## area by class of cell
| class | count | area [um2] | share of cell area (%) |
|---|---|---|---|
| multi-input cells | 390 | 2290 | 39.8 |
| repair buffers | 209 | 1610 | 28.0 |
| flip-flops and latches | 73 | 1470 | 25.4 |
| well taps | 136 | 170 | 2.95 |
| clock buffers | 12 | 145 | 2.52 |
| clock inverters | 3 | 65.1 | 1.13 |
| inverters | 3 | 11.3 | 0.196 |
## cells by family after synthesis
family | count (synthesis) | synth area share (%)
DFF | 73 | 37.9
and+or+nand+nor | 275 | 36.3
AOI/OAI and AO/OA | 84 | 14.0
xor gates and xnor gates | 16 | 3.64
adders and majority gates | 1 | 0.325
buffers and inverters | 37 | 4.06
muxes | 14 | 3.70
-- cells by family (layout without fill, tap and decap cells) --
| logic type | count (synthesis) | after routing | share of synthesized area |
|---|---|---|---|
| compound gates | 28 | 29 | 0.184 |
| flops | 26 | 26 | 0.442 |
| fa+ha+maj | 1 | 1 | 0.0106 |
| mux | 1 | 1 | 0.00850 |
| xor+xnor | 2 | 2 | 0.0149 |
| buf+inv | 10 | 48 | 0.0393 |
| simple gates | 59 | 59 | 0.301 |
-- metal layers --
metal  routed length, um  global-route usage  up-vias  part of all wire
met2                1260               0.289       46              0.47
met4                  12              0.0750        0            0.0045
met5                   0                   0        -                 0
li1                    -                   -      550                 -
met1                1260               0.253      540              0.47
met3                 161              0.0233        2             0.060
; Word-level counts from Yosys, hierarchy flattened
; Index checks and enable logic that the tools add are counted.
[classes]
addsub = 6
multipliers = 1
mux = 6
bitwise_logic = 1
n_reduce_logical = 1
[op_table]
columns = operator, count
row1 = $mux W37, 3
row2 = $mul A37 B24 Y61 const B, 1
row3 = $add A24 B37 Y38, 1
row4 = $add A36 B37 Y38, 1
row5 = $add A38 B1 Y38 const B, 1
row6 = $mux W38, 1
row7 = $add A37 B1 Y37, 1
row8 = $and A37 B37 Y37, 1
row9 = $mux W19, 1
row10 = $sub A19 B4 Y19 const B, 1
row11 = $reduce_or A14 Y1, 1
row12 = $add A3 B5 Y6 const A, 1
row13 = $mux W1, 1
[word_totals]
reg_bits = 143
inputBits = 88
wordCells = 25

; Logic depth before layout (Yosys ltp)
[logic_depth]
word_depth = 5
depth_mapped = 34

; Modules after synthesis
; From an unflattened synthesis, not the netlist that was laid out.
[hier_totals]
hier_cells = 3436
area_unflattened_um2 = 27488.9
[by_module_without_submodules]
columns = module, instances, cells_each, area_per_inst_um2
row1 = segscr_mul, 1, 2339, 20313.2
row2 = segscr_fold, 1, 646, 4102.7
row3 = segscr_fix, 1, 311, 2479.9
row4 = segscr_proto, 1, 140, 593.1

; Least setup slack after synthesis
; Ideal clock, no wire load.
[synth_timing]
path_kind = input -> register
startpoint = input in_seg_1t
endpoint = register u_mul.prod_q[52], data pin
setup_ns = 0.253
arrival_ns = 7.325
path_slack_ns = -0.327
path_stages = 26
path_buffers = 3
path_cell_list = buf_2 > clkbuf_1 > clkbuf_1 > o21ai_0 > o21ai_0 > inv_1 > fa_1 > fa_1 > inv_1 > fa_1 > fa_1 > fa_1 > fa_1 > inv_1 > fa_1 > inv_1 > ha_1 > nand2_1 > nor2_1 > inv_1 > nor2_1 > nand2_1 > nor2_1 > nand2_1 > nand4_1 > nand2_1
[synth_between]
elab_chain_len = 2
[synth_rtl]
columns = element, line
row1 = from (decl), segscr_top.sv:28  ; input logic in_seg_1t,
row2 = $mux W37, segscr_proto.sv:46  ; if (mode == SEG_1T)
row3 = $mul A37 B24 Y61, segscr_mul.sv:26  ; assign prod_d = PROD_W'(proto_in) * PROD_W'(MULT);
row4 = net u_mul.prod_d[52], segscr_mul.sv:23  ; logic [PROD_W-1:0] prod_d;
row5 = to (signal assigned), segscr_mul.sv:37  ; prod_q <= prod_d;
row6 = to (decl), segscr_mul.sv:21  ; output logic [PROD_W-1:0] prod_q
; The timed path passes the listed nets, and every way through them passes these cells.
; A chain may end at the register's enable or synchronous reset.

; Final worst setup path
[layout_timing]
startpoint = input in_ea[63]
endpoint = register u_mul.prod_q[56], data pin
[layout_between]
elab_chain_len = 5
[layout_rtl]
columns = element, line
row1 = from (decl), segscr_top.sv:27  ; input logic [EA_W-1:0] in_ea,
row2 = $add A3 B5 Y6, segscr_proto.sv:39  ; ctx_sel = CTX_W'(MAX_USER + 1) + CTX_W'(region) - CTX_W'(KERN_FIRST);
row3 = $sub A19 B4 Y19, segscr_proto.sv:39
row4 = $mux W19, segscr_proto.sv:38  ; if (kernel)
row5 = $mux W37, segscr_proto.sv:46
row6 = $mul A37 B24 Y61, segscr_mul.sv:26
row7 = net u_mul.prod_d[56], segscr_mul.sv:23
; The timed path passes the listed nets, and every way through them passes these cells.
==> src/rtl/bwb_pkg.sv <==
package bwb_pkg;

    typedef enum logic {
        ST_IDLE,
        ST_UPPER
    } split_st_t;

    typedef enum logic [1:0] {
        MD_PASS_N,
        MD_PASS_W,
        MD_SPLIT,
        MD_STEER
    } width_mode_t;

    function automatic width_mode_t pick_mode(input logic acc_wide, input logic dev_wide);
        unique case ({acc_wide, dev_wide})
            2'b00:   return MD_PASS_N;
            2'b11:   return MD_PASS_W;
            2'b10:   return MD_SPLIT;
            default: return MD_STEER;
        endcase
    endfunction

endpackage

==> src/rtl/bwb_split_fsm.sv <==
module bwb_split_fsm
    import bwb_pkg::*;
#(
    parameter int LW = 8
) (
    input  logic          clk,
    input  logic          rst,
    input  logic          req,
    input  logic          split,
    input  logic          t_ack,
    input  logic [LW-1:0] rd_lane,
    output logic          upper,
    output logic [LW-1:0] lo_byte
);

    split_st_t st_q, st_d;
    logic      cap_lo;

    always_ff @(posedge clk) begin
        if (rst) begin
            st_q    <= ST_IDLE;
            lo_byte <= '0;
        end else begin
            st_q <= st_d;
            if (cap_lo) begin
                lo_byte <= rd_lane;
            end
        end
    end

    always_comb begin
        st_d   = st_q;
        cap_lo = 1'b0;
        unique case (st_q)
            ST_IDLE: begin
                if (req && split && t_ack) begin
                    st_d   = ST_UPPER;
                    cap_lo = 1'b1;
                end
            end
            ST_UPPER: begin
                if (!req || t_ack) begin
                    st_d = ST_IDLE;
                end
            end
            default: st_d = ST_IDLE;
        endcase
    end

    assign upper = (st_q == ST_UPPER);

    // the low byte held for assembly is the one returned by the first narrow cycle.
    p_capture_lo_r4: assert property (@(posedge clk) disable iff (rst)
        (!upper && req && split && t_ack) |=> (upper && lo_byte == $past(rd_lane)));

    // the cycle after reset is released, the machine is idle.
    p_idle_after_reset_r9: assert property (@(posedge clk)
        $past(rst) |-> !upper);

endmodule

==> src/rtl/bwb_lane_steer.sv <==
module bwb_lane_steer
    import bwb_pkg::*;
#(
    parameter int LW = 8,
    localparam int DW = 2 * LW
) (
    input  width_mode_t   mode,
    input  logic          adr0,
    input  logic          upper,
    input  logic [LW-1:0] lo_byte,
    input  logic [DW-1:0] m_wdat,
    input  logic [DW-1:0] t_rdat,
    output logic          t_adr0,
    output logic [1:0]    t_sel,
    output logic [DW-1:0] t_wdat,
    output logic [DW-1:0] m_rdat
);

    logic [LW-1:0] rd_lane [2];
    logic [LW-1:0] wr_lo;
    logic [LW-1:0] wr_hi;

    for (genvar g = 0; g < 2; g++) begin : g_lane
        assign rd_lane[g] = t_rdat[g*LW +: LW];
    end

    assign wr_lo = m_wdat[LW-1:0];
    assign wr_hi = m_wdat[DW-1:LW];

    always_comb begin
        t_adr0 = 1'b0;
        t_sel  = 2'b01;
        t_wdat = '0;
        m_rdat = '0;
        unique case (mode)
            MD_PASS_N: begin
                t_adr0 = adr0;
                t_wdat = {{LW{1'b0}}, wr_lo};
                m_rdat = {{LW{1'b0}}, rd_lane[0]};
            end
            MD_PASS_W: begin
                t_sel  = 2'b11;
                t_wdat = m_wdat;
                m_rdat = t_rdat;
            end
            MD_SPLIT: begin
                t_adr0 = upper;
                t_wdat = {{LW{1'b0}}, (upper ? wr_hi : wr_lo)};
                m_rdat = {rd_lane[0], lo_byte};
            end
            MD_STEER: begin
                t_sel  = adr0 ? 2'b10 : 2'b01;
                t_wdat = {wr_lo, wr_lo};
                m_rdat = {{LW{1'b0}}, rd_lane[adr0]};
            end
            default: ;
        endcase
    end

endmodule

==> src/rtl/bus_width_bridge.sv <==
module bus_width_bridge
    import bwb_pkg::*;
#(
    parameter int AW = 20,
    parameter int LW = 8,
    localparam int DW = 2 * LW
) (
    input  logic          clk,
    input  logic          rst,
    input  logic          tgt_wide,
    input  logic          m_cyc,
    input  logic          m_stb,
    input  logic          m_we,
    input  logic          m_wide,
    input  logic [AW-1:0] m_adr,
    input  logic [DW-1:0] m_wdat,
    output logic [DW-1:0] m_rdat,
    output logic          m_ack,
    output logic          t_cyc,
    output logic          t_stb,
    output logic          t_we,
    output logic [AW-1:0] t_adr,
    output logic [1:0]    t_sel,
    output logic [DW-1:0] t_wdat,
    input  logic [DW-1:0] t_rdat,
    input  logic          t_ack
);

    width_mode_t   mode;
    logic          req;
    logic          is_split;
    logic          upper;
    logic [LW-1:0] lo_byte;
    logic          t_adr0;

    assign mode     = pick_mode(m_wide, tgt_wide);
    assign req      = m_cyc && m_stb;
    assign is_split = (mode == MD_SPLIT);

    bwb_split_fsm #(.LW(LW)) u_fsm (
        .clk     (clk),
        .rst     (rst),
        .req     (req),
        .split   (is_split),
        .t_ack   (t_ack),
        .rd_lane (t_rdat[LW-1:0]),
        .upper   (upper),
        .lo_byte (lo_byte)
    );

    bwb_lane_steer #(.LW(LW)) u_steer (
        .mode    (mode),
        .adr0    (m_adr[0]),
        .upper   (upper),
        .lo_byte (lo_byte),
        .m_wdat  (m_wdat),
        .t_rdat  (t_rdat),
        .t_adr0  (t_adr0),
        .t_sel   (t_sel),
        .t_wdat  (t_wdat),
        .m_rdat  (m_rdat)
    );

    assign t_cyc = m_cyc;
    assign t_stb = req;
    assign t_we  = m_we;
    assign t_adr = {m_adr[AW-1:1], t_adr0};
    assign m_ack = req && t_ack && (!is_split || upper);

    // no target strobe without a live master request
    p_stb_follows_r8: assert property (@(posedge clk) disable iff (rst)
        t_stb |-> (m_cyc && m_stb));

    // an 8-bit target only ever sees the low lane selected
    p_narrow_sel_r2: assert property (@(posedge clk) disable iff (rst)
        (t_stb && !tgt_wide) |-> (t_sel == 2'b01));

    // the second narrow cycle of a split goes to the odd byte
    p_upper_odd_r2: assert property (@(posedge clk) disable iff (rst)
        (t_stb && is_split && upper) |-> t_adr[0]);

    // the first narrow acknowledge never reaches the master
    p_no_early_ack_r3: assert property (@(posedge clk) disable iff (rst)
        (req && is_split && !upper) |-> !m_ack);

    // a narrowed access selects exactly one lane
    p_one_lane_r5: assert property (@(posedge clk) disable iff (rst)
        (t_stb && mode == MD_STEER) |-> ($countones(t_sel) == 1));

    // the master acknowledge is never raised without a target acknowledge
    p_ack_source_r1: assert property (@(posedge clk) disable iff (rst)
        m_ack |-> t_ack);

endmodule

==> config.mk <==
export PLATFORM = sky130hd
export DESIGN_NAME = bus_width_bridge
export DESIGN_NICKNAME = d
export VERILOG_FILES = /design/src/rtl/bwb_pkg.sv /design/src/rtl/bwb_split_fsm.sv /design/src/rtl/bwb_lane_steer.sv /design/src/rtl/bus_width_bridge.sv
export SDC_FILE = /design/constraint.sdc
export NUM_CORES = 1
export LEC_CHECK = 0
export ABC_AREA = 1
export ABC_CLOCK_PERIOD_IN_PS = 1200
export BUFFER_PORTS_ARGS = -buffer_cell sky130_fd_sc_hd__clkbuf_2
export CORE_MARGIN = 10
export CORE_UTILIZATION = 33
export CTS_BUF_LIST = sky130_fd_sc_hd__clkbuf_2 sky130_fd_sc_hd__clkbuf_4 sky130_fd_sc_hd__clkbuf_8
export CTS_CLUSTER_SIZE = 10
export DETAILED_ROUTE_END_ITERATION = 7
export HOLD_SLACK_MARGIN = 0.03
export PLACE_DENSITY_LB_ADDON = 0.3
export SYNTH_ARGS = -nofsm -noshare
export SYNTH_HDL_FRONTEND = slang
export SYNTH_SLANG_ARGS = --single-unit
==> constraint.sdc <==
create_clock -name clk -period 1.2 [get_ports clk]
set_clock_uncertainty 0.05 [all_clocks]
set_input_delay 0.24 -clock clk [delete_from_list [all_inputs] [get_ports clk]]
set_output_delay 0.24 -clock clk [all_outputs]
set_load 0.01 [all_outputs]
After elaboration in Yosys (flattened, before gate mapping)
Index checks and enable logic that the tools add are counted.
{"block": "op_classes", "add_sub_neg": 0, "mul": 0, "div_mod_pow": 0, "n_lt_le_gt_ge": 1, "eq_ne": 5, "shift": 0, "n_mux": 14, "bitwise_logic": 2, "n_reduce_logical": 11}
{"cell": "one-hot mux 16 bit (4 select lines)", "count": 2}
{"cell": "two-way mux 8 bit", "count": 4}
{"cell": "== test 2 bit (second input constant)", "count": 4}
{"cell": "one-hot mux 2 bit (3 select lines)", "count": 1}
{"cell": "logical AND 1 bit", "count": 5}
{"cell": "zero test 2 bit", "count": 2}
{"cell": "one-hot mux 1 bit (2 select lines)", "count": 2}
{"cell": "one-hot mux 2 bit (2 select lines)", "count": 1}
{"cell": "two-way mux 1 bit", "count": 3}
{"cell": "== test 2 x 1 -> 1 bit (second input constant)", "count": 1}
{"cell": "greater-or-equal comparator 2 bit (second input constant)", "count": 1}
{"cell": "zero test 1 bit", "count": 2}
{"cell": "logical OR 1 bit", "count": 2}
{"cell": "two-way mux 2 bit", "count": 1}
{"cell": "inverter 1 -> 2 bit", "count": 1}
{"cell": "inverter 1 bit", "count": 1}
{"block": "totals", "regBits": 9, "latchBits": 0, "mem_bits_rw": 0, "rom_bits": 0, "in_bits": 60, "wordCells": 35, "n_memories": 0}

Depth between registers and ports, before layout
Gate-level depths: netlist (run 1).
{"block": "logic_depth", "ltp_word": 7, "depth_mapped": 7, "mapped_depth_nobuf": 6}

Hierarchy
Synthesis (run 1) repeated with hierarchy kept, for this count alone.
{"block": "unflattened", "hier_cells": 244, "area_unflattened_um2": 1305.0}
{"mod": "bwb_lane_steer", "instances": 1, "cells_each": 149, "area_each_um2": 641.9, "seq_area_each_um2": 0.0}
{"mod": "bwb_split_fsm", "instances": 1, "cells_each": 60, "area_each_um2": 419.2, "seq_area_each_um2": 180.2}
{"mod": "bus_width_bridge", "instances": 1, "cells_each": 35, "area_each_um2": 244.0, "seq_area_each_um2": 0.0}

Worst setup path before layout (run 1)
Ideal clock, no wire load.
{"block": "synth_path", "path_kind": "in2out", "from": "input port m_adr[0]", "to": "output port t_adr[0]", "arrival_ns": 1.002, "required_time_ns": 0.910, "setup_slack_ns": -0.092, "path_stages": 5, "path_buffers": 3, "path_cell_list": "buf_2 -> clkbuf_1 -> inv_1 -> o21ai_0 -> buf_4"}
{"block": "synth_via", "elab_chain_len": 1}
{"element": "start, declared", "line": "bus_width_bridge.sv:15", "rtl": "input logic [AW-1:0] m_adr,"}
{"element": "one-hot mux 1 bit (2 select lines)", "line": "bwb_lane_steer.sv:35", "rtl": "unique case (mode)"}
{"element": "end, declared", "line": "bus_width_bridge.sv:22", "rtl": "output logic [AW-1:0] t_adr,"}
No other way between the ends.

Final worst setup path (run 1)
{"block": "layout_path", "from": "register u_fsm.st_q (netlist: u_fsm.upper)", "to": "output port m_ack"}
{"block": "layout_via", "elab_chain_len": 2}
{"element": "start, declared", "line": "bwb_split_fsm.sv:16", "rtl": "split_st_t st_q, st_d;"}
{"element": "start signal, assigned", "line": "bwb_split_fsm.sv:24", "rtl": "st_q <= st_d;"}
{"element": "logical OR 1 bit", "line": "bus_width_bridge.sv:68", "rtl": "assign m_ack = req && t_ack && (!is_split || upper);"}
{"element": "logical AND 1 bit", "line": "bus_width_bridge.sv:68"}
{"element": "end, declared", "line": "bus_width_bridge.sv:18", "rtl": "output logic m_ack,"}
No other way between the ends.

==> results.toml, run 1 <==
[outcome]
status = "complete, but fails checks"
violations = "negative setup slack"

[synthesis]
async_flop_share_pct = 0
synth_most_common_cell = "nand2_1"
synth_top_area_cell = "nand2_1"
synth_top_area_share_pct = 18.1
synth-seq-cells = 9
synth_edf_count = 0
syn-cell-area_mm2 = 0.00114
synthFlopType = "dfxtp_1"
synth_area_per_cell_um2 = 5.77
synthCells = 198
yosysWarnings = 0
synth_common_cells = "55 x nand2_1, 30 x inv_1, 23 x buf_4"
yosysUniqueCellTypes = 19
yosys-top-cells-area = "nand2_1 18%, dfxtp_1 16%, buf_4 15%"
yosysSeqAreaShare_pct = 15.8
syn_nets = 258

[clock_network]
htreeDepth = 1
cts_tree = "built"
clock_sink_count = 9
clock_path_buffers = 2
insertion_delay_ps = 260
cts_made_buffers = 3
cts_root_buffer = "clkbuf_4"
clkTransAtPathRegs_ps = 70

[worst_setup_path]
required_ps = 910
worstPathArrival_ps = 1070
r2r_cells = 6
worstReg2RegEnd = "u_fsm.lo_byte[3]"
r2r-start = "u_fsm.upper"
cp-end-kind = "output pin"
cp_max_fo = 4
critPathKind = "reg -> out"
rrSetupSlack_ps = -40
worstSetupStartpointType = "flop"

[global_route]
grt_use_total_pct = 13.0
grt_pass1_wl_um = 6800
first_global_vias = 1462
grt_start_max_net_pins = 19
gr-total-overflow = 0
antenna_found_initial = 0

[route]
post-route-drc-count = 0
ant_nets = 0
via_per_inst = 4.64
drt_iter0_markers = 49
firstDrtPassIters = 6
vias = 1466
wl_per_cell_um = 13.6
detail_route.wirelength_um = 4300

[layout]
post-route-util_pct = 51.7
final_nets = 331
area_growth_pct = 51.0
final_layout_size_suffix_gt1_share_pct = 49.3
num_antenna_cells = 0
nFillCells = 364

[timing]
finalHoldViolCount = 0
max_freq_mhz = 735
slew_violations = 0
setup_viol = 44
tns_ps = -4290
setup_ws_ps = -161
period_needed_ps = 1360
worst_slew_pin_slew_ps = 369
fin_crit_sh_pct = 113
worst_hold_slack_ps = 87.9
rsz0062_at_grt = "yes"
slew_headroom_pct = 75.4

[floorplan]
core_mm2 = 0.00334
pin_count = 118
dieArea_mm2 = 0.00621
die_w_um = 78.8
rows = 21
die_h_um = 78.8
start_util_pct = 34.2

[placed_design]
gp_congestion = 0.807
hpwl_um = 3380
port_buffers = 77

[hold_path]
hold_depth = 2
hold_start = "rst"
whs_endpoint = "u_fsm.upper"
hp-class = "in -> reg"

[power]
irDropWorstVdd_uv = 370
power.leakage_uw = 0.000976
power_uw = 1070
p_per_area_mw_per_mm2 = 623

[run]
maxCapViolCount = 0
==> critical path: stages, from the launching register on <==
cell	delay (ps)
dfxtp_4	390
nand3b_1	190
nand2_1	70
inv_1	30
buf_2	130
==> where the power goes <==
part	switching (µW)	leakage, µW	internal, µW
clock network	110	0.0000184	151
registers	6.63	0.0000736	303
logic	279	0.000884	225
total	396	0.000976	679
==> state kept, by name (all words and copies together), names as in the netlist <==
signal / count
u_fsm.lo_byte: 8
u_fsm.upper: 1
==> layout make-up <==
| class | count | area (µm²) | share of cell area, % |
|---|---|---|---|
| well taps | 46 | 57.6 | 3.34 |
| repair buffers | 94 | 562 | 32.6 |
| flip-flops and latches | 9 | 184 | 10.7 |
| inverters | 31 | 125 | 7.25 |
| multi-input cells | 132 | 767 | 44.5 |
| clock buffers | 4 | 30.0 | 1.74 |
==> cells by family (layout without fill, tap and decap cells) <==
family          count (synthesis)  count (layout)  share of synthesized area [%]
compound gates                 34              34                           20.2
buf+inv                        58             129                           27.7
flops                           9               9                           15.8
simple gates                   97              98                           36.4
==> metal layers <==
metal  GRT usage, %  routed length (µm)  vias up
met5              0                   0        -
met4           4.30                  38        0
met3           5.86                 475        6
met2           22.8                2080       58
met1           13.4                1710      639
li1               -                   -      763
==> stage by stage <==
stage / area, µm² / setup slack (ps) / std cells
floorplan: 1150 / -46.2 / 198
CTS: 1610 / -157 / 315
global placement: 1530 / -255 / 310
global route: 1730 / -207 / 316
finish: 1730 / -161 / 316
detailed placement: 1530 / -272 / 310
==> cell usage in the layout (no fill, tap or decap), drive strengths merged <==
cell type / count
or2: 1
inv: 30
o211ai: 8
buf: 43
o22ai: 8
clkinvlp: 1
nand3b: 1
nand2: 58
dfxtp: 9
clkbuf: 55
nand3: 18
o21ai: 17
a21oi: 1
nor2: 20
==> how the worst max path moves through the flow <==
| stage | from | endpoint | slack [ps] |
|---|---|---|---|
| global placement | tgt_wide | m_rdat[0] | -260 |
| floorplan | tgt_wide | t_sel[1] | -50 |
| CTS | tgt_wide | m_rdat[0] | -160 |
| finish | u_fsm.upper | m_ack | -160 |
| detailed placement | tgt_wide | m_rdat[0] | -270 |
| global route | tgt_wide | m_rdat[5] | -210 |
==> what timing repair did <==
action	CTS	global route
hold buffers	0	0
buffers inserted	2	0
pin swaps	2	12
setup endpoints to repair	36	44
gates resized for setup	21	54
gates cloned	0	1
No activity file was read; power rests on OpenSTA's default activity.
==> run 2, diff against run 1 <==
PLACE_DENSITY = 0.79   (was default)
PLACE_DENSITY_LB_ADDON = default   (was 0.3)
SLEW_MARGIN = 20   (was default)
==> run 2 against run 1 <==
Compared with the run above: the flow still finishes with violations (negative setup slack); combinational power grew 16%; sequential cell count unchanged; non-clock buffer count up 1; via count is 3.8% higher; cell area up 8.1%; largest power group unchanged.
==> results.toml, run 2 (synthesis results as in run 1) <==
[global_route]
use_met1_pct = 13.7
first_global_vias = 1491
grt_start_max_net_pins = 19
met2_usage_pct = 25.3
antenna_found_initial = 0
gr-total-overflow = 0
grt_use_total_pct = 13.6
grt_pass1_wl_um = 7030
met3_usage_pct = 3.94
top_usage_layer = "met2"

[route]
via_per_inst = 4.82
firstDrtPassIters = 4
wl_per_cell_um = 15.1
post-route-drc-count = 0
drt_iter0_markers = 75
ant_nets = 0
detail_route.wirelength_um = 4760
vias = 1522

[layout]
final_common_cell = "clkbuf_2"
area_growth_pct = 63.3
final_nets = 331
largest_reg_flops = 8
regMostFlops = "u_fsm.lo_byte"
num_antenna_cells = 0
nFillCells = 313
layout_common_cells = "48 x clkbuf_2, 43 x nand2_1, 29 x inv_1"
final_layout_size_suffix_gt1_share_pct = 54.8

[power]
p_per_area_mw_per_mm2 = 635
irDropWorstVdd_uv = 340
power_uw = 1180
power.leakage_uw = 0.00104

[worst_setup_path]
worstReg2RegEnd = "u_fsm.lo_byte[3]"
r2r-start = "u_fsm.upper"
rrSetupSlack_ps = -10
slowest_stage = "or2_4"
worstSetupStartpoint = "tgt_wide"
critPathKind = "in -> out"
critPathMaxStageDelay_ps = 260
crit_path_frequent_cell = "buf_8"
worstPathArrival_ps = 1090
cp_max_fo = 6
worstPathCellList = "buf_8 -> or2_4 -> nand2_4 -> buf_8 -> nand2_1 -> nand3_1 -> buf_2"
worstSetupStartpointType = "input port"
required_ps = 910
cp-end-kind = "output pin"
r2r_cells = 6

[floorplan]
dieArea_mm2 = 0.00621
start_util_pct = 34.2
die_h_um = 78.8
die_w_um = 78.8
rows = 21
core_mm2 = 0.00334
pin_count = 118

[timing]
fin_crit_sh_pct = 115
period_needed_ps = 1380
slew_headroom_pct = 78.7
max_freq_mhz = 727
finalHoldViolCount = 0
setup_viol = 37
rsz0062_at_grt = "yes"
worst_slew_pin_slew_ps = 319
slew_violations = 0
setup_ws_ps = -175

[placed_design]
hpwl_um = 3380
port_buffers = 77
dp_slack_ps = -248
gp_congestion = 0.828

[clock_network]
clock_sink_count = 9
htreeDepth = 1
ctsHoldBuffers = 0
clock_path_buffers = 2
cts_root_buffer = "clkbuf_4"
cts_made_buffers = 3
clkTransAtPathRegs_ps = 80
insertion_delay_ps = 270
cts_tree = "built"

[outcome]
status = "complete, but fails checks"
violations = "negative setup slack"

[hold_path]
hold_start = "rst"
whs_endpoint = "u_fsm.upper"
hold_depth = 2
hp-class = "in -> reg"

[run]
maxCapViolCount = 0
## run 2: per-layer routing
| layer | routed length [µm] | up-vias |
|---|---|---|
| li1 | - | 757 |
| met1 | 1860 | 703 |
| met2 | 2450 | 50 |
| met3 | 352 | 12 |
| met4 | 102 | 0 |
| met5 | 0 | - |
## run 2: metrics by stage
step           util, %  hold slack (ps)  std cells  instance area (µm²)  TNS [ps]
6_report          55.9             73.8        316                 1870     -3730
5_1_grt           55.9              115        316                 1870     -5720
4_1_cts           51.3             84.4        315                 1710     -3880
3_5_place_dp      44.7              376        307                 1490     -6850
3_3_place_gp      44.7              364        307                 1490     -6230
2_1_floorplan        -              259        198                 1150      -109
## run 2: critical path: cells and delay by family
family        cells  cell delay (ps)
buf+inv           3              370
simple gates      4              460
## run 2: worst max-delay path by stage
stage | cells after the start | slack, ps | end
floorplan | 5 | -50 | t_sel[1]
global placement | 7 | -240 | m_rdat[0]
detailed placement | 7 | -250 | m_rdat[2]
CTS | 7 | -160 | m_rdat[5]
global route | 7 | -210 | m_rdat[7]
finish | 7 | -180 | m_rdat[4]
## run 2: cell type report
class / instances / area, µm² / area share (%)
inverter: 31 / 125 / 6.71
multi-input combinational: 131 / 840 / 45.0
timing repair buffer: 95 / 629 / 33.7
tap: 46 / 57.6 / 3.09
clock buffer: 4 / 30.0 / 1.61
sequential: 9 / 184 / 9.86
## run 2: what timing repair did
item | CTS | global route
endpoints found under the setup margin | 36 | 44
pin swaps | 4 | 13
cloned | 0 | 0
resized for setup | 41 | 65
buffers inserted | 4 | 1
## run 2: power breakdown
group	internal [µW]	switching, µW
sequential	303	5.93
combinational	272	315
clock	151	136
total	726	458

--------------------------------------------------

# [WHAT IS BEING ASKED]
Pull every line containing "data" out of the entries.

# [SOLUTION TO THE PROBLEM]
endpoint = register u_mul.prod_q[52], data pin
endpoint = register u_mul.prod_q[56], data pin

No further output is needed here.